Search the data below for the string "master" and copy all lines where it shows up.
┌─ Dataset entries
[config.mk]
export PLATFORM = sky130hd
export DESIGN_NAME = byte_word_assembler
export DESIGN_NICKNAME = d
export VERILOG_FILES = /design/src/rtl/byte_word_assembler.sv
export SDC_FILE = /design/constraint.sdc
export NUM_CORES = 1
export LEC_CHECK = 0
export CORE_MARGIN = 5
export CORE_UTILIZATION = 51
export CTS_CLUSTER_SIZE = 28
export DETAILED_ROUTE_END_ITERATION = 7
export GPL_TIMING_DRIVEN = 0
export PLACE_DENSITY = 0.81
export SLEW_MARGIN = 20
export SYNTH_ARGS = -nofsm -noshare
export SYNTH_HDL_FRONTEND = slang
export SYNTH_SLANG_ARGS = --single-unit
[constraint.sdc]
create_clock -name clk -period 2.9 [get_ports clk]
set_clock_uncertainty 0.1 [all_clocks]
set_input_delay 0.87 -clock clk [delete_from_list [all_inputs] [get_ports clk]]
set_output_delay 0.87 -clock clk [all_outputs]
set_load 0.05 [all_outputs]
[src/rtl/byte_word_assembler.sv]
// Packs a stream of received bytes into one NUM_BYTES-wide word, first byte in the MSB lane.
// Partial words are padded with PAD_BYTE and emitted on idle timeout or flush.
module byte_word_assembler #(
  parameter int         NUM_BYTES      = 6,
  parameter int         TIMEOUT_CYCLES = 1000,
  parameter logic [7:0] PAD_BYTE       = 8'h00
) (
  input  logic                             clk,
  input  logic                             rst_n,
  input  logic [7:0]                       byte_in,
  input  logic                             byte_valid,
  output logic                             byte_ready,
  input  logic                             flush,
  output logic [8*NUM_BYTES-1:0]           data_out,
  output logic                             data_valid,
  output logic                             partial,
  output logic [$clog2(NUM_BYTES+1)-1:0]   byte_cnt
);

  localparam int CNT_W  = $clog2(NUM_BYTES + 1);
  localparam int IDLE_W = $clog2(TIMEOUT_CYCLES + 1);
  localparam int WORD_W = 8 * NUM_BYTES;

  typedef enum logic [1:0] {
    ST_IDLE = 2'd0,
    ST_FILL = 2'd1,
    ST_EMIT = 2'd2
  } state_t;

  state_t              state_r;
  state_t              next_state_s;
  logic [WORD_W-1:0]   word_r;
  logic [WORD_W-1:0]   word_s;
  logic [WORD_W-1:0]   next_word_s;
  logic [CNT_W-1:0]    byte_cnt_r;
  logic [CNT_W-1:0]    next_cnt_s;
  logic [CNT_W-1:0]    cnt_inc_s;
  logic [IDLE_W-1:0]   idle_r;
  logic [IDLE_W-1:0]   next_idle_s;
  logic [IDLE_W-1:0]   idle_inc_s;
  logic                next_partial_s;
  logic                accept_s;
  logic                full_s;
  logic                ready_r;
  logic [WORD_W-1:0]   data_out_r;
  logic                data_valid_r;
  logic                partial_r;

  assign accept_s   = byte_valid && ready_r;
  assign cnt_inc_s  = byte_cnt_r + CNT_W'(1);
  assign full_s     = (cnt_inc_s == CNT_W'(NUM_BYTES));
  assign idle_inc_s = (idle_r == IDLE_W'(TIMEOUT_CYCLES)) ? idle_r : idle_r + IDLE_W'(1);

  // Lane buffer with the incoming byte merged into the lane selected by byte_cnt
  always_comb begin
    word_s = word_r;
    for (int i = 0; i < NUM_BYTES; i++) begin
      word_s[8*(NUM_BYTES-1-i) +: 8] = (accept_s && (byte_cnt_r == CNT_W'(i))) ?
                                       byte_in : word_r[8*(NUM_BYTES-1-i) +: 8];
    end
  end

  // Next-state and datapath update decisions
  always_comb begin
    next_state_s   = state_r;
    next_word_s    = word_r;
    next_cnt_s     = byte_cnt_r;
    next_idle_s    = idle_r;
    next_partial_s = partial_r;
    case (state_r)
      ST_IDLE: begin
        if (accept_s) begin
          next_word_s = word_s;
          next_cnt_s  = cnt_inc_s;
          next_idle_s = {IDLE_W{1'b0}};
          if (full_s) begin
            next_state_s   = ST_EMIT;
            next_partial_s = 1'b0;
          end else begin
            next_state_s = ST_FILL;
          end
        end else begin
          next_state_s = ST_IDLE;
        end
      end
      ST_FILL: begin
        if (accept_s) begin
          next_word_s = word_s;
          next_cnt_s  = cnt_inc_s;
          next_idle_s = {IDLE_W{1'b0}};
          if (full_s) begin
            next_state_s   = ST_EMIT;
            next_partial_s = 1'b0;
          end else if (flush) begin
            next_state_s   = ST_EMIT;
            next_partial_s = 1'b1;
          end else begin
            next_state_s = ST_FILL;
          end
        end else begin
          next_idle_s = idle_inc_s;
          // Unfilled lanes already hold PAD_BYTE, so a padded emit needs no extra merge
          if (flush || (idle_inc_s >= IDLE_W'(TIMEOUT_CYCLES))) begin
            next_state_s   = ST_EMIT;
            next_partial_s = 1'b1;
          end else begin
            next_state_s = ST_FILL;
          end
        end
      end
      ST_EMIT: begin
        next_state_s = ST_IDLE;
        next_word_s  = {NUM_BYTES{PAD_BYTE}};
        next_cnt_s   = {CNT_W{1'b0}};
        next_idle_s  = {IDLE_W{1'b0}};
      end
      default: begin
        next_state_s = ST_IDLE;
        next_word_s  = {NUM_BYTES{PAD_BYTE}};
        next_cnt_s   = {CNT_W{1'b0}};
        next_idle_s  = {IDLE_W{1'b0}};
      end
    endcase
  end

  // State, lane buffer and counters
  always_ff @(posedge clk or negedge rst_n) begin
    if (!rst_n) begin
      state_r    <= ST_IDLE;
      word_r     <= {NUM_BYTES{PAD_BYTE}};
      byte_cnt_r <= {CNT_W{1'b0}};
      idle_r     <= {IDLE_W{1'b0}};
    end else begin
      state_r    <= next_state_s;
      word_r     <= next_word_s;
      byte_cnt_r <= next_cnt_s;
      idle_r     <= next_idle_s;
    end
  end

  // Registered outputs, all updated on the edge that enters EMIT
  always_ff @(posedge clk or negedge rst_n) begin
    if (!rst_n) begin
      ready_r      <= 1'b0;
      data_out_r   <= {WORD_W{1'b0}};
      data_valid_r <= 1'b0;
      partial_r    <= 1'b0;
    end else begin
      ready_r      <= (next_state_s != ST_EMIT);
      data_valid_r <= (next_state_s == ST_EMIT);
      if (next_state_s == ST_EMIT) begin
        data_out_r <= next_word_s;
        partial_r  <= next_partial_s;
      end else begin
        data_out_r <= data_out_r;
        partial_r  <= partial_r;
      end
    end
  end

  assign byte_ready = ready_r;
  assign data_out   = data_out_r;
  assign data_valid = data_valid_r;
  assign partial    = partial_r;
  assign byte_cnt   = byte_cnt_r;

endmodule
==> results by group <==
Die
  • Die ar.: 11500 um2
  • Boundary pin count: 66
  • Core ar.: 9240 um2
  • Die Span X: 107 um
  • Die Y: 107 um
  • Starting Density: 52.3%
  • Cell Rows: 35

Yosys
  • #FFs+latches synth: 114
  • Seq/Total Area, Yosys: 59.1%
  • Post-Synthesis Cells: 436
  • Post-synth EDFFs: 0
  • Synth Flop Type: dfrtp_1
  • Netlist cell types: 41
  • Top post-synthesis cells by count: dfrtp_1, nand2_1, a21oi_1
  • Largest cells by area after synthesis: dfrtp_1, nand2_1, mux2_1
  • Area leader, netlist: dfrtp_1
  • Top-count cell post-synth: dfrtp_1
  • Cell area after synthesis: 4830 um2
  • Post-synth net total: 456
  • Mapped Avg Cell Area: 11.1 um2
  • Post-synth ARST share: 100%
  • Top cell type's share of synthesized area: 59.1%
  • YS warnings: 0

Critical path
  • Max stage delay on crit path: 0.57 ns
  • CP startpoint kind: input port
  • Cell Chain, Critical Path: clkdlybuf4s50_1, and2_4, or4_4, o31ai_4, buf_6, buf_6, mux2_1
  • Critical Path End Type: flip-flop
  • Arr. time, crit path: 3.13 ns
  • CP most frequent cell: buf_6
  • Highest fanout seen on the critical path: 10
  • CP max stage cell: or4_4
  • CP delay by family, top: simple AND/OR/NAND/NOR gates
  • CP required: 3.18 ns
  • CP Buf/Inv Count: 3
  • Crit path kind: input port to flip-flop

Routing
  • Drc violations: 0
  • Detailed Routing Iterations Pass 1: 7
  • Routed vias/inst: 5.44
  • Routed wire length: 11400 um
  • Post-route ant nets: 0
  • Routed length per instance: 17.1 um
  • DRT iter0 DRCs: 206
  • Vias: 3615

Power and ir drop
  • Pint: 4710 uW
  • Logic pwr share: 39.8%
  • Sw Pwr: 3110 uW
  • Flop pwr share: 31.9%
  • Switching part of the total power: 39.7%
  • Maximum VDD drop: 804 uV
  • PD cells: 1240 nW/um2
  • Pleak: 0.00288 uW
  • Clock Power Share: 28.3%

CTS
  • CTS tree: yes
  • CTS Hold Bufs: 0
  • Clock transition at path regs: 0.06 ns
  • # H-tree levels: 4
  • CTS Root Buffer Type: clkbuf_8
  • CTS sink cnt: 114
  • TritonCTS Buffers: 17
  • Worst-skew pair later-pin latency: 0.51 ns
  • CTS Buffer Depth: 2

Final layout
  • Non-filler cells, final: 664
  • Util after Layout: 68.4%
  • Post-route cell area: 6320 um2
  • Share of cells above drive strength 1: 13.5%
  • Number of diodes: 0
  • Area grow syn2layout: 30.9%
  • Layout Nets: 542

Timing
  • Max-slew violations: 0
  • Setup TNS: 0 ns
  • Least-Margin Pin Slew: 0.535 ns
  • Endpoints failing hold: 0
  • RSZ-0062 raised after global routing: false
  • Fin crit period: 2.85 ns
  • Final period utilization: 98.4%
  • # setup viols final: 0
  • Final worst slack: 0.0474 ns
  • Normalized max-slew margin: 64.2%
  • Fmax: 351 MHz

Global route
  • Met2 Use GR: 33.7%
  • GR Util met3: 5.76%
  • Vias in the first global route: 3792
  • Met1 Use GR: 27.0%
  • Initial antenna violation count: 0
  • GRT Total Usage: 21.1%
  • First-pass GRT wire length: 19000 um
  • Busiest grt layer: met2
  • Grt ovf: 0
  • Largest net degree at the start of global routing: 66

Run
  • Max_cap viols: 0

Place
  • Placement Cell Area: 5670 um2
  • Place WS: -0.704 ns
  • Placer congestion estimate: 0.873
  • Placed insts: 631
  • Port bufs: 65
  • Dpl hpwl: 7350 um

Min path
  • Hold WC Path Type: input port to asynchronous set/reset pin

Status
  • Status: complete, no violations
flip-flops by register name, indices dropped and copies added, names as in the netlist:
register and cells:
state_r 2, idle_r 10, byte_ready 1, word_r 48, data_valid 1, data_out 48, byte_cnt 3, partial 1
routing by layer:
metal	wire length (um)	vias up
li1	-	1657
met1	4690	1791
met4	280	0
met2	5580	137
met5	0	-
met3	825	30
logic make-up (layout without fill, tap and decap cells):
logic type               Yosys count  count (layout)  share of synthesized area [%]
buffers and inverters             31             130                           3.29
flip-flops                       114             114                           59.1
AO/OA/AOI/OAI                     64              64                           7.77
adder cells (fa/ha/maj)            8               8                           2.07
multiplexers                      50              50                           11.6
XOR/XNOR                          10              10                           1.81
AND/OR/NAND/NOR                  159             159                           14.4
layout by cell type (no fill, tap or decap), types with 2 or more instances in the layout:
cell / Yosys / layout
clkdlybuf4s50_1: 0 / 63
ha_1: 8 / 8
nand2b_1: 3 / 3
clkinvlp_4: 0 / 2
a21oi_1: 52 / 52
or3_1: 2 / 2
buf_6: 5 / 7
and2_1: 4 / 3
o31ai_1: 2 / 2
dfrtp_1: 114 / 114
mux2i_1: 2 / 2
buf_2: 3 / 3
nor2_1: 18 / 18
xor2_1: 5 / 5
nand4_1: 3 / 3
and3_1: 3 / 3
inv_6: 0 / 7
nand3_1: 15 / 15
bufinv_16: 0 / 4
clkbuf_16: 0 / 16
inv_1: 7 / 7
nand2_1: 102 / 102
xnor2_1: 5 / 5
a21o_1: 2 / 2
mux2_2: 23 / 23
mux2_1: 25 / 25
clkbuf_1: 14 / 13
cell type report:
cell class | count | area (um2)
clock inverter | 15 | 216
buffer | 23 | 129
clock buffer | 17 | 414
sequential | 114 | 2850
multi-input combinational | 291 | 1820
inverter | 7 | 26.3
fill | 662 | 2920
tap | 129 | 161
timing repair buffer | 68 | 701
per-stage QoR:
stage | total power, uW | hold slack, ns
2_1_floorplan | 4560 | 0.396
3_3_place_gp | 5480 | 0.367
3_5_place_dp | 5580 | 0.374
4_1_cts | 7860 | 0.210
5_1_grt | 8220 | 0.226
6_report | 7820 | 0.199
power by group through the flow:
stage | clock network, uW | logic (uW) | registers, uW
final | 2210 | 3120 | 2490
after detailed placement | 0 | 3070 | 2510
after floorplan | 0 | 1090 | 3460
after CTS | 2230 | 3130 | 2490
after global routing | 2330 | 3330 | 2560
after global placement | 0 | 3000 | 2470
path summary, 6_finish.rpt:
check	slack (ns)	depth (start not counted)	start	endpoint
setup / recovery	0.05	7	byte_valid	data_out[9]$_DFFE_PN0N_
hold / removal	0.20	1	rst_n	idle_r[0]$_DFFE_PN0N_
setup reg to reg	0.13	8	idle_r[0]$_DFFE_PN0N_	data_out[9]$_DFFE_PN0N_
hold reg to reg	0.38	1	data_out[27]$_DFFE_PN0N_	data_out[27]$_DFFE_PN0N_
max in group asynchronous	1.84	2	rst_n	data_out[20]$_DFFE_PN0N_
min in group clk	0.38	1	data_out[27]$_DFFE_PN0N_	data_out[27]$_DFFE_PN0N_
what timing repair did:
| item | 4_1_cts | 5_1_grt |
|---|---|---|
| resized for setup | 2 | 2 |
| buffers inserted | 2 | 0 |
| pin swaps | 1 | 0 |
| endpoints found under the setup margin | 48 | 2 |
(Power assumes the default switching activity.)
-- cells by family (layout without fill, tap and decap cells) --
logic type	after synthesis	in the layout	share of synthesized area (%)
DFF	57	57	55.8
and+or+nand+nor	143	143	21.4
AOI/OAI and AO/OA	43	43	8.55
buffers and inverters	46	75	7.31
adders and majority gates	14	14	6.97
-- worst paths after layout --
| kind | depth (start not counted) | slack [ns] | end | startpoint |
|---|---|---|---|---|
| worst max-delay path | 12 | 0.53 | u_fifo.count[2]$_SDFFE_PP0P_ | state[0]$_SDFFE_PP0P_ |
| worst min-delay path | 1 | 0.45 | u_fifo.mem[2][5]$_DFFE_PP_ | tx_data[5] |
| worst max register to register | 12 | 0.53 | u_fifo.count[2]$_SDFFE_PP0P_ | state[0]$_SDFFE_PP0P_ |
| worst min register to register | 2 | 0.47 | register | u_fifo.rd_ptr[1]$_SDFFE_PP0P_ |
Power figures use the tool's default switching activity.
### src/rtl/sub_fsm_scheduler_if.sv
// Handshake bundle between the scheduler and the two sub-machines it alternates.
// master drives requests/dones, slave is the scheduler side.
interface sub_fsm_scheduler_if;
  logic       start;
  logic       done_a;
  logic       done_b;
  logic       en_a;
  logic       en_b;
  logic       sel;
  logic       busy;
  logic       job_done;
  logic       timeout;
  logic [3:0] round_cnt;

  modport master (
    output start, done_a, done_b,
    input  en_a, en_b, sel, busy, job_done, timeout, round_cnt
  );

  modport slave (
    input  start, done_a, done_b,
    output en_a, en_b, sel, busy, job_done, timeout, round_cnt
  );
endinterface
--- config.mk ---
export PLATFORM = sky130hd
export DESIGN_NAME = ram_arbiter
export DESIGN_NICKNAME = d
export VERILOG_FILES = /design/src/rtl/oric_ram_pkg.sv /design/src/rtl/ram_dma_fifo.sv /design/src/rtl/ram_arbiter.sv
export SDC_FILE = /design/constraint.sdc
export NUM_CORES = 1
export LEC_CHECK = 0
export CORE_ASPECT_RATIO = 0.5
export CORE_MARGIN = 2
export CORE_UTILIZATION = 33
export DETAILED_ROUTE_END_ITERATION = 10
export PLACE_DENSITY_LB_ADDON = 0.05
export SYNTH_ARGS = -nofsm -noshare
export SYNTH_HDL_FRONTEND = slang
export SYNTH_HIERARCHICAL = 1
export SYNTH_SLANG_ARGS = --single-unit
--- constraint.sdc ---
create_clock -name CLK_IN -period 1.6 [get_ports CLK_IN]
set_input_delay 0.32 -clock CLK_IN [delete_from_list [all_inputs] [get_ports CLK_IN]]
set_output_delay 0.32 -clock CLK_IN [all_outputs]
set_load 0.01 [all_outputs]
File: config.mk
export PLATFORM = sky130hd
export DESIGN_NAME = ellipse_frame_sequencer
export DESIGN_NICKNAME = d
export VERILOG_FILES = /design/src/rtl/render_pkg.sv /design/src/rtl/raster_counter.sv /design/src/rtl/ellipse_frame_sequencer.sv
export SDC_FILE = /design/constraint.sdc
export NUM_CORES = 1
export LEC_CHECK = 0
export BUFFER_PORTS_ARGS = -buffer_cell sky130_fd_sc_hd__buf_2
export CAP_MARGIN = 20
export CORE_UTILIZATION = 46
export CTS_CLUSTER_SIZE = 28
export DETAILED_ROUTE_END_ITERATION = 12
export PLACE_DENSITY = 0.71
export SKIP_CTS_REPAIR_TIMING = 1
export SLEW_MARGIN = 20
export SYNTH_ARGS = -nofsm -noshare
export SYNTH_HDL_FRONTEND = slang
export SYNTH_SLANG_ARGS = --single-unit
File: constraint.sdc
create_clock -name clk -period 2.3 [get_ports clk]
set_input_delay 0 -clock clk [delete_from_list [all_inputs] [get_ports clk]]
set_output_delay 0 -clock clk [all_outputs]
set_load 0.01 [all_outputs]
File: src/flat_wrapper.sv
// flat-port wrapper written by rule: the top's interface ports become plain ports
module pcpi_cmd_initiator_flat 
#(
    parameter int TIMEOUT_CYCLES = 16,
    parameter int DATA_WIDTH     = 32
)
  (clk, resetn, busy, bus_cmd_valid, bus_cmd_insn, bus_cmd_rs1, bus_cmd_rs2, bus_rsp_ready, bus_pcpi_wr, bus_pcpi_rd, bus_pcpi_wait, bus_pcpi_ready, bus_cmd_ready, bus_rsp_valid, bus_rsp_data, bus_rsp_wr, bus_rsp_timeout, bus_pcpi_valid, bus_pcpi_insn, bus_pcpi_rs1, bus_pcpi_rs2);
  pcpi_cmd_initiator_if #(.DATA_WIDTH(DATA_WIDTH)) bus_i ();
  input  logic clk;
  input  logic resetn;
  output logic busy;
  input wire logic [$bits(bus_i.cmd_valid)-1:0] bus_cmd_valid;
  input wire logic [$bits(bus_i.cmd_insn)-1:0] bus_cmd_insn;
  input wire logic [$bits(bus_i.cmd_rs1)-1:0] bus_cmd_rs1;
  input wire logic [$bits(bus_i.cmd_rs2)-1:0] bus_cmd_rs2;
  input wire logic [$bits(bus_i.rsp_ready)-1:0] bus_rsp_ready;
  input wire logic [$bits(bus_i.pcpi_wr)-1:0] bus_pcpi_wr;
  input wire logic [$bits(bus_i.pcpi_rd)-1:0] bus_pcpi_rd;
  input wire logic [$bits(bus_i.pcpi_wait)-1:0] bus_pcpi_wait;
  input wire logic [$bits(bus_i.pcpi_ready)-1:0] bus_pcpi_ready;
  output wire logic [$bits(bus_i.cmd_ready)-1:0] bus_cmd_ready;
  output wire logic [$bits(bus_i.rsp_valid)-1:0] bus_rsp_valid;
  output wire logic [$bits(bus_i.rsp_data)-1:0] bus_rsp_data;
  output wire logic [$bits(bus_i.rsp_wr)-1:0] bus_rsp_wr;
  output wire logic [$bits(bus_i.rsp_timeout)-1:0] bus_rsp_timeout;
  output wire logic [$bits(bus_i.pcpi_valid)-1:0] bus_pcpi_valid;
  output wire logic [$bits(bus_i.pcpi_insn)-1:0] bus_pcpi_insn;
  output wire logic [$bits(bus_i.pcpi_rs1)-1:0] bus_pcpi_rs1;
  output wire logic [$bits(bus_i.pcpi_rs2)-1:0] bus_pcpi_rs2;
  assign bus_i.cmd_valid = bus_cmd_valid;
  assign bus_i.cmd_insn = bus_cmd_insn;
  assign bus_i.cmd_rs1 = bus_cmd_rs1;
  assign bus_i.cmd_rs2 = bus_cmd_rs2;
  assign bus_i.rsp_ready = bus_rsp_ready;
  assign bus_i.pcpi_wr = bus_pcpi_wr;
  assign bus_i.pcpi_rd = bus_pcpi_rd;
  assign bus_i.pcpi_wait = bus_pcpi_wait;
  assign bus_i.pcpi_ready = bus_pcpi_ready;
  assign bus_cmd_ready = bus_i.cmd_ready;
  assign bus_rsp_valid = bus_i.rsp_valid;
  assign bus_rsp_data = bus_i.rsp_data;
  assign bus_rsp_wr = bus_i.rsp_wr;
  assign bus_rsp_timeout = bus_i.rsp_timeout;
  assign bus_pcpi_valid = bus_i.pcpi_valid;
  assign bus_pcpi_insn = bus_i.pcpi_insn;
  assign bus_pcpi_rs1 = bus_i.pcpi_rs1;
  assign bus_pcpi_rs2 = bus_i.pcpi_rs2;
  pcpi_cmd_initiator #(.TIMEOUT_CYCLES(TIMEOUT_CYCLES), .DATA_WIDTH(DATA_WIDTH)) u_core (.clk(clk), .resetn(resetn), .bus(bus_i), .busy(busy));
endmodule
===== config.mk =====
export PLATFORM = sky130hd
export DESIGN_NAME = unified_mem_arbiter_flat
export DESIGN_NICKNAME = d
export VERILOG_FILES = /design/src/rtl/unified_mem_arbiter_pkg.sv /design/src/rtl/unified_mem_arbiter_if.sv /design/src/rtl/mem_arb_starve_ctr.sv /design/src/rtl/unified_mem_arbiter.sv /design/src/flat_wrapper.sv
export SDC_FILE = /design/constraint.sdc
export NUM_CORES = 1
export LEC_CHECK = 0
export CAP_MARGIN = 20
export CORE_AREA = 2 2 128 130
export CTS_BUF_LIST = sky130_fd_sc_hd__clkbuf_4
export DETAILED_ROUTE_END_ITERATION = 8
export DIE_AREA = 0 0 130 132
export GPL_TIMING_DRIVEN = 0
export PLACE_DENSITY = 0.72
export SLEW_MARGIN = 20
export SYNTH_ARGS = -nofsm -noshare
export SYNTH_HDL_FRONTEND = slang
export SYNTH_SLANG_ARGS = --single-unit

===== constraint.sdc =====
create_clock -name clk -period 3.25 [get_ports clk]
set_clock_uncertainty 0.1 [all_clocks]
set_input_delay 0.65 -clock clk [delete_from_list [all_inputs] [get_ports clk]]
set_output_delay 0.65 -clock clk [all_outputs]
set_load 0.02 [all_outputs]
└─
• _Answer box_:
// master drives requests/dones, slave is the scheduler side.
  modport master (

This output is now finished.